Railway station in Cumbria, England

Harrington railway station is a railway station serving the village of Harrington in Cumbria, England. It is on the Cumbrian Coast Line, which runs between and . It is owned by Network Rail and managed by Northern Trains.

==Harrington Hump==
The station came to national prominence in 2008 when it was chosen as the initial site for the installation of an experimental ramp to raise the height of the platform to improve access to modern rolling stock. Christened the Harrington Hump, the ramp was built for £25,000 – 10% of the estimated cost of the conventional rebuilding that would have otherwise been required to make the platform fully DDA compliant. The modular design has since been deployed at several other rural stations across the UK where the cost of platform upgrades would otherwise have been considered prohibitive.

==Facilities==
The station is unstaffed (like most others on the route), but now has been provided with a ticket machine to allow passengers to buy tickets before travelling. Shelters are located on both platforms, which are linked by a footbridge, which was removed for three months beginning November 2022 for an overhaul. Step-free access is available only on the southbound side (where the main entrance is situated). Train running information is provided via telephone, digital information screens and timetable posters.

==Service==

There is generally an hourly service northbound to Carlisle and southbound to Whitehaven with most trains going onward to Barrow-in-Furness (no late evening service operates south of Whitehaven). A few through trains operate to/from Lancaster via the Furness Line.
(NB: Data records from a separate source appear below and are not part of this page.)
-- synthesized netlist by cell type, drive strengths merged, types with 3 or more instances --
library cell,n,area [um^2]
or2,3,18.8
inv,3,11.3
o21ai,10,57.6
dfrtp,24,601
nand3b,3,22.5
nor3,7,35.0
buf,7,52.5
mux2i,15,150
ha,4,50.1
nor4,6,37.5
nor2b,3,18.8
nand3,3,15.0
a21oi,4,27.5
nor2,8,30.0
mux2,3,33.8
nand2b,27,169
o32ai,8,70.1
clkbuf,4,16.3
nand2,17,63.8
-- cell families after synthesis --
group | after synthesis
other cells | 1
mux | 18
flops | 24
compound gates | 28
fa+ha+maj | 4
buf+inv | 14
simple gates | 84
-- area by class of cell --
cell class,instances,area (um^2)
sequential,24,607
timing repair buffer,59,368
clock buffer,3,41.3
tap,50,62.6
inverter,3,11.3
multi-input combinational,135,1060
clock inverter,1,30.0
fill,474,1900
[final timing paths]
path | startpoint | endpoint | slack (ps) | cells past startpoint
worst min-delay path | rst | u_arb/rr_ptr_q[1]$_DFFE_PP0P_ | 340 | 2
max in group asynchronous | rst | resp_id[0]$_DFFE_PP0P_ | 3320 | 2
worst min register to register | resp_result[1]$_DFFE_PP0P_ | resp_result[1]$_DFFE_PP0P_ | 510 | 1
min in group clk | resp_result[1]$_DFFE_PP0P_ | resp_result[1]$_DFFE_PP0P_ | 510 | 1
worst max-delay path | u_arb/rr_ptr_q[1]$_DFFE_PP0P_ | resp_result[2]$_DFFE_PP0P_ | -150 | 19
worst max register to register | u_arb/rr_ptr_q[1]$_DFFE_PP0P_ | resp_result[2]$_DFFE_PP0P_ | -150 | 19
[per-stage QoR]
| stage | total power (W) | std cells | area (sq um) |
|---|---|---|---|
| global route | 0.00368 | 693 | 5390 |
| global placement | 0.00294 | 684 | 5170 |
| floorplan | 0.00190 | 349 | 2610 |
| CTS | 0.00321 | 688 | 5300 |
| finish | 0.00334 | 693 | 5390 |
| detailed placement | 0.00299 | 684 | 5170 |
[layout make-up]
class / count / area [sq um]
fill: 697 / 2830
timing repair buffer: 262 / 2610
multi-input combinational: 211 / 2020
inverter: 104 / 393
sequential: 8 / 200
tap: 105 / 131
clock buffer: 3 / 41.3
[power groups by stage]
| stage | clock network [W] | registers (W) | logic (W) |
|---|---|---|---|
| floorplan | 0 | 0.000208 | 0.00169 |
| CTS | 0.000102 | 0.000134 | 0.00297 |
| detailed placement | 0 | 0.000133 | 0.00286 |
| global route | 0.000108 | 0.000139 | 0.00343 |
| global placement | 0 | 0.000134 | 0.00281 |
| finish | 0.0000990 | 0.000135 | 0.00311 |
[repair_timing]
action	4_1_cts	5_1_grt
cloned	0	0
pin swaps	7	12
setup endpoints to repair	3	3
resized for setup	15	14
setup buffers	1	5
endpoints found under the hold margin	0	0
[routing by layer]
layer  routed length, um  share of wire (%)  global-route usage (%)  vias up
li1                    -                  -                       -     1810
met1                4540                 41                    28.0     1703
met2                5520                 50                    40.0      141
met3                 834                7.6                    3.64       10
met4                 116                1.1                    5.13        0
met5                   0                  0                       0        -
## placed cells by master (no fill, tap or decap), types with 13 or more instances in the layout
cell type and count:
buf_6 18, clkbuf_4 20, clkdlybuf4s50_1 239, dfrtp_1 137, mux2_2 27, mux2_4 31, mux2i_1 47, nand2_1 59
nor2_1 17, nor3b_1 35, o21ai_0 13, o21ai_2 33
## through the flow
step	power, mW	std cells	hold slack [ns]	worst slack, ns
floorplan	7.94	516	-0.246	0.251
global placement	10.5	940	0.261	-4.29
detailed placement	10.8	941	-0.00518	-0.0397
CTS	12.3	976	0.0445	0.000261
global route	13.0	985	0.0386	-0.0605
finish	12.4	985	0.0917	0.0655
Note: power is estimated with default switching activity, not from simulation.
File: config.mk
export PLATFORM = sky130hd
export DESIGN_NAME = ps2_keyboard_rx_flat
export DESIGN_NICKNAME = d
export VERILOG_FILES = /design/src/rtl/ps2_pkg.sv /design/src/rtl/io_bus_interface.sv /design/src/rtl/sync_fifo.sv /design/src/rtl/ps2_keyboard_rx.sv /design/src/flat_wrapper.sv
export SDC_FILE = /design/constraint.sdc
export NUM_CORES = 1
export LEC_CHECK = 0
export BUFFER_PORTS_ARGS = -buffer_cell sky130_fd_sc_hd__buf_2
export CAP_MARGIN = 20
export CORE_MARGIN = 2
export CORE_UTILIZATION = 54
export DETAILED_ROUTE_END_ITERATION = 16
export GPL_TIMING_DRIVEN = 0
export HOLD_SLACK_MARGIN = 0.12
export MAX_ROUTING_LAYER = met4
export PLACE_DENSITY_LB_ADDON = 0.15
export REMOVE_ABC_BUFFERS = 1
export SLEW_MARGIN = 40
export SYNTH_ARGS = -nofsm -noshare
export SYNTH_HDL_FRONTEND = slang
export SYNTH_SLANG_ARGS = --single-unit
File: constraint.sdc
create_clock -name clk -period 4.1 [get_ports clk]
set_input_delay 0.82 -clock clk [delete_from_list [all_inputs] [get_ports clk]]
set_output_delay 0.82 -clock clk [all_outputs]
set_load 0.05 [all_outputs]
<file path="src/rtl/mem_access_unit_pkg.sv">
// Shared CPU-wide definitions for the memory access unit.
// Holds the FSM state encoding, the word width and the default dcache depth.
package mem_access_unit_pkg;

   localparam int DCACHE_DEPTH = 256;
   localparam int WORD_W       = 16;

   typedef enum logic [1:0] {
      IDLE    = 2'd0,
      LD_WAIT = 2'd1,
      RESP    = 2'd2
   } mau_state_e;

   // Widened compare so a depth of 65536 still covers the full 16-bit address space.
   function automatic logic addr_in_range(input logic [WORD_W-1:0] addr, input int depth);
      return {1'b0, addr} < 17'(depth);
   endfunction

endpackage

</file>
<file path="src/rtl/mem_access_unit.sv">
// Single-outstanding load/store unit between the pipeline and a synchronous-read dcache.
// Accepts one request in IDLE, waits a cycle for load data, then holds the response until taken.
module mem_access_unit
   import mem_access_unit_pkg::*;
#(
   parameter int DEPTH = DCACHE_DEPTH
)
(
   input  logic              clk,
   input  logic              reset,
   input  logic              req_valid,
   output logic              req_ready,
   input  logic              req_we,
   input  logic [WORD_W-1:0] req_addr,
   input  logic [WORD_W-1:0] req_wdata,
   output logic              resp_valid,
   input  logic              resp_ready,
   output logic [WORD_W-1:0] resp_rdata,
   output logic              resp_err,
   output logic              dc_r_en,
   output logic              dc_w_en,
   output logic [WORD_W-1:0] dc_addr,
   output logic [WORD_W-1:0] dc_w_data,
   input  logic [WORD_W-1:0] dc_r_data
);

   mau_state_e        state;
   mau_state_e        state_next;
   logic              accept;
   logic              in_range;
   logic [WORD_W-1:0] rdata_q;
   logic              err_q;

   // Gating accept with reset keeps the dcache port quiet while reset is held.
   assign req_ready  = (state == IDLE);
   assign accept     = req_valid && req_ready && reset;
   assign in_range   = addr_in_range(req_addr, DEPTH);
   assign resp_valid = (state == RESP);
   assign resp_rdata = rdata_q;
   assign resp_err   = err_q;

   always_comb begin
      dc_r_en   = 1'b0;
      dc_w_en   = 1'b0;
      dc_addr   = '0;
      dc_w_data = '0;
      if (accept && in_range) begin
         dc_addr = req_addr;
         if (req_we) begin
            dc_w_en   = 1'b1;
            dc_w_data = req_wdata;
         end else begin
            dc_r_en = 1'b1;
         end
      end
   end

   always_comb begin
      state_next = state;
      case (state)
         IDLE: begin
            if (accept) begin
               state_next = (in_range && !req_we) ? LD_WAIT : RESP;
            end
         end
         LD_WAIT: state_next = RESP;
         RESP: begin
            if (resp_ready) begin
               state_next = IDLE;
            end
         end
         default: state_next = IDLE;
      endcase
   end

   always_ff @(posedge clk or negedge reset) begin
      if (!reset) begin
         state <= IDLE;
      end else begin
         state <= state_next;
      end
   end

   // Response payload only changes on accept or load capture, so it holds while stalled in RESP.
   always_ff @(posedge clk or negedge reset) begin
      if (!reset) begin
         rdata_q <= '0;
         err_q   <= 1'b0;
      end else if (accept) begin
         rdata_q <= '0;
         err_q   <= !in_range;
      end else if (state == LD_WAIT) begin
         rdata_q <= dc_r_data;
         err_q   <= 1'b0;
      end
   end

endmodule

</file>
[src/rtl/seq101_pkg.sv]
// Shared encodings for the "101" sequence detector and its word-level scan controller.
package seq101_pkg;

    typedef enum logic [1:0] {
        DET_S0 = 2'd0,
        DET_S1 = 2'd1,
        DET_S2 = 2'd2
    } det_state_t;

    typedef enum logic [1:0] {
        IDLE  = 2'd0,
        SHIFT = 2'd1,
        DONE  = 2'd2
    } ctrl_state_t;

    localparam logic [2:0] PATTERN = 3'b101;

endpackage

[src/rtl/seq101_det.sv]
// Overlapping "101" Mealy detector with synchronous clear and advance enable.
//   state  | meaning
//   DET_S0 | no useful prefix seen
//   DET_S1 | last bit was 1
//   DET_S2 | last two bits were 10
module seq101_det
    import seq101_pkg::*;
(
    input  logic clk,
    input  logic reset_n,
    input  logic clr,
    input  logic en,
    input  logic in,
    output logic y
);

    det_state_t state;
    det_state_t state_nxt;

    always_ff @(posedge clk or negedge reset_n) begin
        if (!reset_n) begin
            state <= DET_S0;
        end else if (clr) begin
            state <= DET_S0;
        end else if (en) begin
            state <= state_nxt;
        end
    end

    // y is qualified by en so an idle detector never reports a match
    always_comb begin
        state_nxt = state;
        y         = 1'b0;
        if (en) begin
            case (state)
                DET_S0: state_nxt = (in == PATTERN[2]) ? DET_S1 : DET_S0;
                DET_S1: state_nxt = (in == PATTERN[1]) ? DET_S2 : DET_S1;
                DET_S2: begin
                    if (in == PATTERN[0]) begin
                        state_nxt = DET_S1;
                        y         = 1'b1;
                    end else begin
                        state_nxt = DET_S0;
                    end
                end
                default: state_nxt = DET_S0;
            endcase
        end
    end

endmodule

[src/rtl/seq101_scan_ctrl.sv]
// Word-level scan controller: serialises words MSB-first into seq101_det and reports per-word match statistics.
//   state | meaning
//   IDLE  | waiting for a word (in_ready=1)
//   SHIFT | feeding one bit per clock into the detector
//   DONE  | result held on out_* until out_ready
module seq101_scan_ctrl
    import seq101_pkg::*;
#(
    parameter  int W     = 8,
    parameter  int TOT_W = 16,
    localparam int CW    = $clog2(W + 1),
    localparam int PW    = $clog2(W)
) (
    input  logic             clk,
    input  logic             reset_n,
    input  logic             in_valid,
    output logic             in_ready,
    input  logic [W-1:0]     in_data,
    input  logic             in_chain,
    output logic             out_valid,
    input  logic             out_ready,
    output logic [CW-1:0]    out_count,
    output logic             out_hit,
    output logic [PW-1:0]    out_first_pos,
    output logic [TOT_W-1:0] total_hits
);

    ctrl_state_t    state;
    ctrl_state_t    state_nxt;
    logic [W-1:0]   shreg;
    logic [PW-1:0]  bit_idx;
    logic [CW-1:0]  count;
    logic [PW-1:0]  first_pos;
    logic           accept;
    logic           last_bit;
    logic           det_en;
    logic           det_clr;
    logic           det_y;

    assign last_bit = (bit_idx == PW'(W - 1));
    assign det_clr  = accept && !in_chain;

    always_ff @(posedge clk or negedge reset_n) begin
        if (!reset_n) begin
            state <= IDLE;
        end else begin
            state <= state_nxt;
        end
    end

    always_comb begin
        state_nxt = state;
        in_ready  = 1'b0;
        out_valid = 1'b0;
        det_en    = 1'b0;
        accept    = 1'b0;
        case (state)
            IDLE: begin
                in_ready = 1'b1;
                if (in_valid) begin
                    accept    = 1'b1;
                    state_nxt = SHIFT;
                end
            end
            SHIFT: begin
                det_en = 1'b1;
                if (last_bit) begin
                    state_nxt = DONE;
                end
            end
            DONE: begin
                out_valid = 1'b1;
                if (out_ready) begin
                    state_nxt = IDLE;
                end
            end
            default: state_nxt = IDLE;
        endcase
    end

    seq101_det u_det (
        .clk     (clk),
        .reset_n (reset_n),
        .clr     (det_clr),
        .en      (det_en),
        .in      (shreg[W-1]),
        .y       (det_y)
    );

    always_ff @(posedge clk or negedge reset_n) begin
        if (!reset_n) begin
            shreg     <= '0;
            bit_idx   <= '0;
            count     <= '0;
            first_pos <= '0;
        end else if (accept) begin
            shreg     <= in_data;
            bit_idx   <= '0;
            count     <= '0;
            first_pos <= '0;
        end else if (det_en) begin
            shreg   <= {shreg[W-2:0], 1'b0};
            bit_idx <= bit_idx + PW'(1);
            if (det_y) begin
                count <= count + CW'(1);
                if (count == '0) begin
                    first_pos <= bit_idx;
                end
            end
        end
    end

    // Running total sticks at all-ones rather than wrapping
    always_ff @(posedge clk or negedge reset_n) begin
        if (!reset_n) begin
            total_hits <= '0;
        end else if (det_y && (total_hits != '1)) begin
            total_hits <= total_hits + TOT_W'(1);
        end
    end

    assign out_count     = count;
    assign out_hit       = (count != '0);
    assign out_first_pos = first_pos;

endmodule

[config.mk]
export PLATFORM = sky130hd
export DESIGN_NAME = seq101_scan_ctrl
export DESIGN_NICKNAME = d
export VERILOG_FILES = /design/src/rtl/seq101_pkg.sv /design/src/rtl/seq101_det.sv /design/src/rtl/seq101_scan_ctrl.sv
export SDC_FILE = /design/constraint.sdc
export NUM_CORES = 1
export LEC_CHECK = 0
export CORE_UTILIZATION = 39
export DETAILED_ROUTE_END_ITERATION = 10
export GPL_TIMING_DRIVEN = 0
export SETUP_SLACK_MARGIN = 0.05
export SLEW_MARGIN = 10
export SYNTH_ARGS = -nofsm -noshare
export SYNTH_HDL_FRONTEND = slang
export SYNTH_HIERARCHICAL = 1
export SYNTH_SLANG_ARGS = --single-unit
export TNS_END_PERCENT = 1
[constraint.sdc]
create_clock -name clk -period 3.65 [get_ports clk]
set_clock_uncertainty 0.1 [all_clocks]
set_input_delay 0.73 -clock clk [delete_from_list [all_inputs] [get_ports clk]]
set_output_delay 0.73 -clock clk [all_outputs]
set_load 0.01 [all_outputs]
==> results of run 1 <==
==> cell usage after synthesis <==
library cell  instances
nor4_1                1
nor2b_1               2
clkbuf_1              2
nand2b_1              2
xor2_1               14
nand3_1               7
and4b_2               1
nand2_1              32
nor3b_2               1
nor3_1                5
a32o_1                1
a22oi_1               7
nor4bb_1              1
nand4_1               4
xnor2_1               2
a31oi_1               1
mux2_2                2
ha_1                  5
clkinv_1              1
nand4_4               1
o41ai_2               1
o21ai_0               5
or3_2                 1
mux2i_1               3
nor4_4                1
a21oi_1               2
and3_1                1
nor2_1               19
or4_4                 1
dfrtp_1              38
inv_1                 6
a22o_1                1
o31ai_1               1
nor4_2                1
buf_6                 1
==> final cells by class <==
type / count / area share (%)
flip-flops and latches: 38 / 40.3
multi-input cells: 126 / 34.4
repair buffers: 39 / 16.7
clock buffers: 7 / 3.66
well taps: 52 / 2.76
inverters: 7 / 1.11
plain buffers: 3 / 0.795
clock inverters: 1 / 0.212
==> registers in the layout, indices dropped and copies added, names as in the netlist <==
| register | flops |
|---|---|
| total_hits | 16 |
| shreg | 8 |
| u_det/state | 2 |
| out_first_pos | 3 |
| out_count | 4 |
| state | 2 |
| bit_idx | 3 |
==> metal layers <==
layer / wire, um / vias to the layer above / share of wire (%)
met2: 1870 / 39 / 50
li1: - / 688 / -
met1: 1650 / 674 / 44
met5: 0 / - / 0
met4: 68 / 0 / 1.8
met3: 146 / 7 / 3.9
==> kinds of logic (layout without fill, tap and decap cells) <==
family          Yosys count  count (layout)
buf+inv                  10              57
xor+xnor                 16              16
fa+ha+maj                 5               5
simple gates             81              81
mux                       5               5
compound gates           19              19
flops                    38              38
==> cell usage in the layout, fill, tap and decap left out, types with 2 or more instances in the layout <==
cell,instances
a21oi_1,2
a22oi_1,7
clkbuf_1,3
clkbuf_8,6
clkdlybuf4s50_1,37
dfrtp_1,38
ha_1,5
inv_1,6
mux2_2,2
mux2i_1,3
nand2_1,32
nand2b_1,2
nand3_1,7
nand4_1,4
nor2_1,19
nor2b_1,2
nor3_1,5
o21ai_0,5
xnor2_1,2
xor2_1,14
==> through the flow <==
stage	setup slack [ns]	instances	total power, mW
2_1_floorplan	0.978	174	0.854
3_3_place_gp	0.598	264	1.02
3_5_place_dp	0.547	265	1.04
4_1_cts	0.518	273	1.34
5_1_grt	0.333	273	1.44
6_report	0.541	273	1.33
==> final timing paths <==
path	start	depth (start not counted)	to	slack, ns
setup / recovery	state[1]	9	total_hits[15]	0.54
hold / removal	reset_n	1	total_hits[5]	0.21
setup reg to reg	state[1]	9	total_hits[15]	0.54
hold reg to reg	shreg[5]	2	shreg[5]	0.38
max in group asynchronous	reset_n	2	shreg[1]	2.80
min in group clk	shreg[5]	2	shreg[5]	0.38
==> critical path, stage by stage (launching register included) <==
cell and delay, ns:
dfrtp_1 0.41, nand2b_1 0.27, clkinv_1 0.19, clkbuf_1 0.47, and4b_2 0.34, buf_6 0.14, nand4_1 0.21, or4_4 0.49
nor4_2 0.25, xor2_1 0.16
==> power breakdown <==
part	internal, mW	switching [mW]
Clock	0.152	0.146
Sequential	0.521	0.0832
Combinational	0.196	0.234
Total	0.869	0.463
==> results.txt, run 1 <==
vias per cell = 5.16
Final Hold Viols = 0
critical path endpoint category = flip-flop
clk buf depth = 2
DR WL/cell = 13.7 um
final instance area = 2360 um^2
H-tree depth = 2
Multi-input gate area = 813 um^2
CP Class = flip-flop to flip-flop
setup TNS = 0 ns
total area of sequential cells = 951 um^2
count of cell types in the netlist = 35
Synthesis Warnings = 6
Worst Max-Slew Pin Slew = 0.620 ns
CP startpoint kind = flip-flop
Cell Pwr Density = 564 nW/um^2
Post-Synth Adder-Cell Area = 3.46%
CTS Hold Bufs = 0
status = finished, final reports clean
Starting Density = 41.0%
critical-path maximum fanout = 14
io pins = 39
Synthesized Nets = 192
GRT met3 Usage = 3.90%
post-route ant nets = 0
Die H = 70.1 um
via count of the first global-routing pass = 1461
Core Area = 4410 um^2
diode count = 0
total iterations of the first detailed-routing run = 4
VDD IR-drop max = 0.336 mV
sequential element share of the synthesized area = 52.6%
Congestion Overflow GR = 0
DP Area = 2270 um^2
Final HPWL DP = 2760 um
post-layout net count = 238
cts bufs inserted = 5
P_leak = 1.13 nW
Synth Area in Compound Gates = 7.54%
fmax = 0.322 GHz
Initial DRC Count = 81
RD Place Congestion = 0.730
overall routing resource usage = 17.6%
Max-Cap Viols = 0
worst hold path class = input port to asynchronous set/reset pin
top cells by area in the synthesized netlist = dfrtp_1, xor2_1, nand2_1, nor2_1, ha_1
Post-Synth Simple-Gate Area = 23.3%
RSZ-0062 raised after global routing = false
crit share post-route = 85.2%
Final Max Slew Viols = 0
CTS tree = yes
post-synthesis mux area share = 2.90%
layout cells sized above 1 = 9.05%
routed vias = 1408
Avg Inst Size Synth = 10.4 um^2
die area = 4920 um^2
Cell Area, Synth = 1810 um^2
DRC viols = 0
Most Crowded Layer GR = met2
Clock Latency Late Sink = 0.29 ns
PortBufs = 38
Final Util = 53.5%
CTS Root Cell = clkbuf_8
filler cell count in the final layout = 397
clock-pin slew on the worst setup and hold paths = 0.07 ns
pin count of the biggest net entering global routing = 28
post-synth top area share = 52.6%
post-CTS setup buffer count = 0
area delta synth->final = 30.5%
first-pass GRT wire length = 6750 um
Final Setup Violations = 0
Arr. time, crit path = 3.23 ns
xor and xnor area share after synthesis = 7.75%
total wire length = 3740 um
area leader, netlist = dfrtp_1
worst path required time = 3.77 ns
Slew headroom = 58.2%
fin crit period = 3.11 ns
largest family of logic cells by synthesized area = simple AND/OR/NAND/NOR gates
clock sinks = 38
WHS = 0.212 ns
initial antenna violation count = 0
met1 GRT Util = 21.4%
flops & latches, synth = 38
die width = 70.1 um
M2 GR Usage = 29.8%
Std-Cell Rows = 24
synthesized instance count = 174
post_cts resized = 0
(Power assumes the default switching activity.)
==> run 2: changes to the inputs <==
--- a/config.mk
+++ b/config.mk
@@ -7,9 +7,7 @@
 export LEC_CHECK = 0
 export CORE_UTILIZATION = 39
 export DETAILED_ROUTE_END_ITERATION = 10
-export GPL_TIMING_DRIVEN = 0
 export SETUP_SLACK_MARGIN = 0.05
-export SLEW_MARGIN = 10
 export SYNTH_ARGS = -nofsm -noshare
 export SYNTH_HDL_FRONTEND = slang
 export SYNTH_HIERARCHICAL = 1
==> run 2 against run 1 <==
Hold slack improved by 0.17 ns. Die area unchanged. Final area decreased by 0.58%. Setup slack gained 0.40 ns. Highest routed layer unchanged. Largest cell class unchanged. Register-to-register slack improved by 0.40 ns.
==> results.txt, run 2 (synthesis gave the netlist of run 1 again) <==
CTS tree = yes
Congestion Overflow GR = 0 (unchanged)
via count of the first global-routing pass = 1446 (-1.0%)
Std-Cell Rows = 24 (unchanged)
die area = 4920 um^2 (unchanged)
critical path endpoint category = flip-flop
status = finished, final reports clean
Final HPWL DP = 2680 um (-3.0%)
flip-flop count of the largest register after layout = 16 (unchanged)
Arr. time, crit path = 2.82 ns (-0.41 ns)
fin crit period = 2.71 ns (-0.403 ns)
Clock Latency Late Sink = 0.29 ns (about the same)
fmax = 0.370 GHz (+15%)
most frequent cells in the layout = dfrtp_1, clkdlybuf4s50_1, nand2_1
worst path required time = 3.77 ns (about the same)
post-route ant nets = 0 (unchanged)
pin count of the biggest net entering global routing = 39 (+39%)
Cell Pwr Density = 585 nW/um^2 (+3.7%)
Core Area = 4410 um^2 (unchanged)
routed vias = 1405 (-0.21%)
CP Class = flip-flop to flip-flop
reg2reg setup slack = 0.94 ns (+0.40 ns)
io pins = 39 (unchanged)
Initial DRC Count = 86 (+6.2%)
overall power = 1.37 mW (+3.1%)
CTS Hold Bufs = 0 (unchanged)
Final Util = 53.2% (-0.31 points)
worst hold path class = flip-flop to flip-flop
clk buf depth = 2 (unchanged)
worst reg2reg path endpoint = total_hits[15]
Max-Cap Viols = 0 (unchanged)
commonest non-fill, non-tap cell in the layout = dfrtp_1
CP Depth = 7 (-2)
WHS = 0.386 ns (+0.175 ns)
Slew headroom = 44.6% (-14 points)
startpoint of the worst-slack reg-to-reg timing path = state[1]
Worst path slowest cell = or4_4
post_cts resized = 0 (unchanged)
layout cells sized above 1 = 9.17% (+0.12 points)
Critical Path, Cell by Cell = nand2b_1 -> clkinv_1 -> and4b_2 -> nand4_1 -> or4_4 -> nor4_2 -> xor2_1
setup TNS = 0 ns (unchanged)
area delta synth->final = 29.7%
overall routing resource usage = 17.3% (-0.26 points)
total wire length = 3680 um (-1.5%)
H-tree depth = 2 (unchanged)
CP startpoint kind = flip-flop
initial antenna violation count = 0 (unchanged)
PortBufs = 38 (unchanged)
Die H = 70.1 um (unchanged)
P_leak = 1.13 nW (-0.26%)
DRC viols = 0 (unchanged)
Final Max Slew Viols = 0 (unchanged)
VDD IR-drop max = 0.435 mV (+29%)
Hold Path Origin = shreg[5]
r2r worst-path depth = 7 (-2)
DR WL/cell = 13.6 um (-0.43%)
post-place setup slack = 0.940 ns (+0.393 ns)
CP delay by family, top = simple AND/OR/NAND/NOR gates
post-CTS setup buffer count = 0 (unchanged)
vias per cell = 5.20 (+0.90%)
total iterations of the first detailed-routing run = 4 (unchanged)
CP Launch Point = state[1]
CP max stage delay = 0.48 ns (about the same)
PnR worst setup slack = 0.945 ns (+0.403 ns)
crit share post-route = 74.1% (-11 points)
critical-path maximum fanout = 21 (+7)
CTS Root Cell = clkbuf_8
die width = 70.1 um (unchanged)
clock sinks = 38 (unchanged)
Buf/Inv on CP = 1 (-2)
RD Place Congestion = 0.735 (+0.64%)
diode count = 0 (unchanged)
crit path to = total_hits[15]
cts bufs inserted = 5 (unchanged)
Starting Density = 41.0% (unchanged)
RSZ-0062 raised after global routing = false
Worst Max-Slew Pin Slew = 0.832 ns (+0.212 ns)
clock-pin slew on the worst setup and hold paths = 0.08 ns (about the same)
first-pass GRT wire length = 6610 um (-2.0%)
post-layout net count = 235 (-1.3%)
Reg with most FFs = total_hits
Final Hold Viols = 0 (unchanged)
Final Setup Violations = 0 (unchanged)
## run 2: cell count changes in the layout (fill, tap and decap cells not counted)
cell / before / now
clkbuf_1: 3 / 0
buf_12: 1 / 0
buf_4: 0 / 1
buf_6: 1 / 0
bufinv_16: 0 / 1
clkbuf_8: 6 / 5
clkinv_2: 1 / 2
## run 2: through the flow
step	cells	area (um^2)
5_1_grt	270	2350
2_1_floorplan	174	1810
3_5_place_dp	262	2240
3_3_place_gp	262	2240
6_report	270	2350
4_1_cts	270	2350
## run 2: worst min-delay path by stage
stage                      end  slack (ns)  cells past startpoint
global placement      shreg[4]        0.36                      2
detailed placement    shreg[4]        0.37                      2
finish                shreg[5]        0.39                      2
CTS                   shreg[4]        0.39                      2
global route          shreg[4]        0.41                      2
floorplan           bit_idx[0]        0.33                      0
## run 2: report_power, final
group	leakage (nW)	switching (mW)	internal, mW
Combinational	0.565	0.228	0.191
Clock	0.0579	0.150	0.201
Sequential	0.507	0.0830	0.521
Total	1.13	0.460	0.913
## run 2: per-layer routing
metal	up-vias	global-route usage, %	part of all wire, %
met3	6	5.05	3.5
li1	680	-	-
met4	0	6.00	1.5
met2	28	31.4	52
met1	691	19.2	43
met5	-	0	0
## run 2: worst reg2reg max path: cells and delay by family, from the launching register on
family | cells | cell delay [ns]
buffers and inverters | 1 | 0.34
and+or+nand+nor | 5 | 1.60
DFF | 1 | 0.41
xor gates and xnor gates | 1 | 0.18
## run 2: layout make-up
cell class,instances,area [um^2]
Multi-Input combinational cell,126,813
Fill cell,394,2070
Tap cell,52,65.1
Sequential cell,38,951
Inverter,7,26.3
Timing Repair Buffer,39,383
Clock inverter,3,40.0
Clock buffer,5,68.8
Train operator Northern introduced a regular Sunday through service to Barrow via the coast at the May 2018 timetable change – the first such service south of Whitehaven for more than 40 years. Services run approximately hourly from mid-morning until early evening, with later trains terminating at Whitehaven. This represents a major upgrade on the former infrequent service of four per day each way to/from Whitehaven only that previously operated. In addition, it was announced that Harrington would no longer be a request stop.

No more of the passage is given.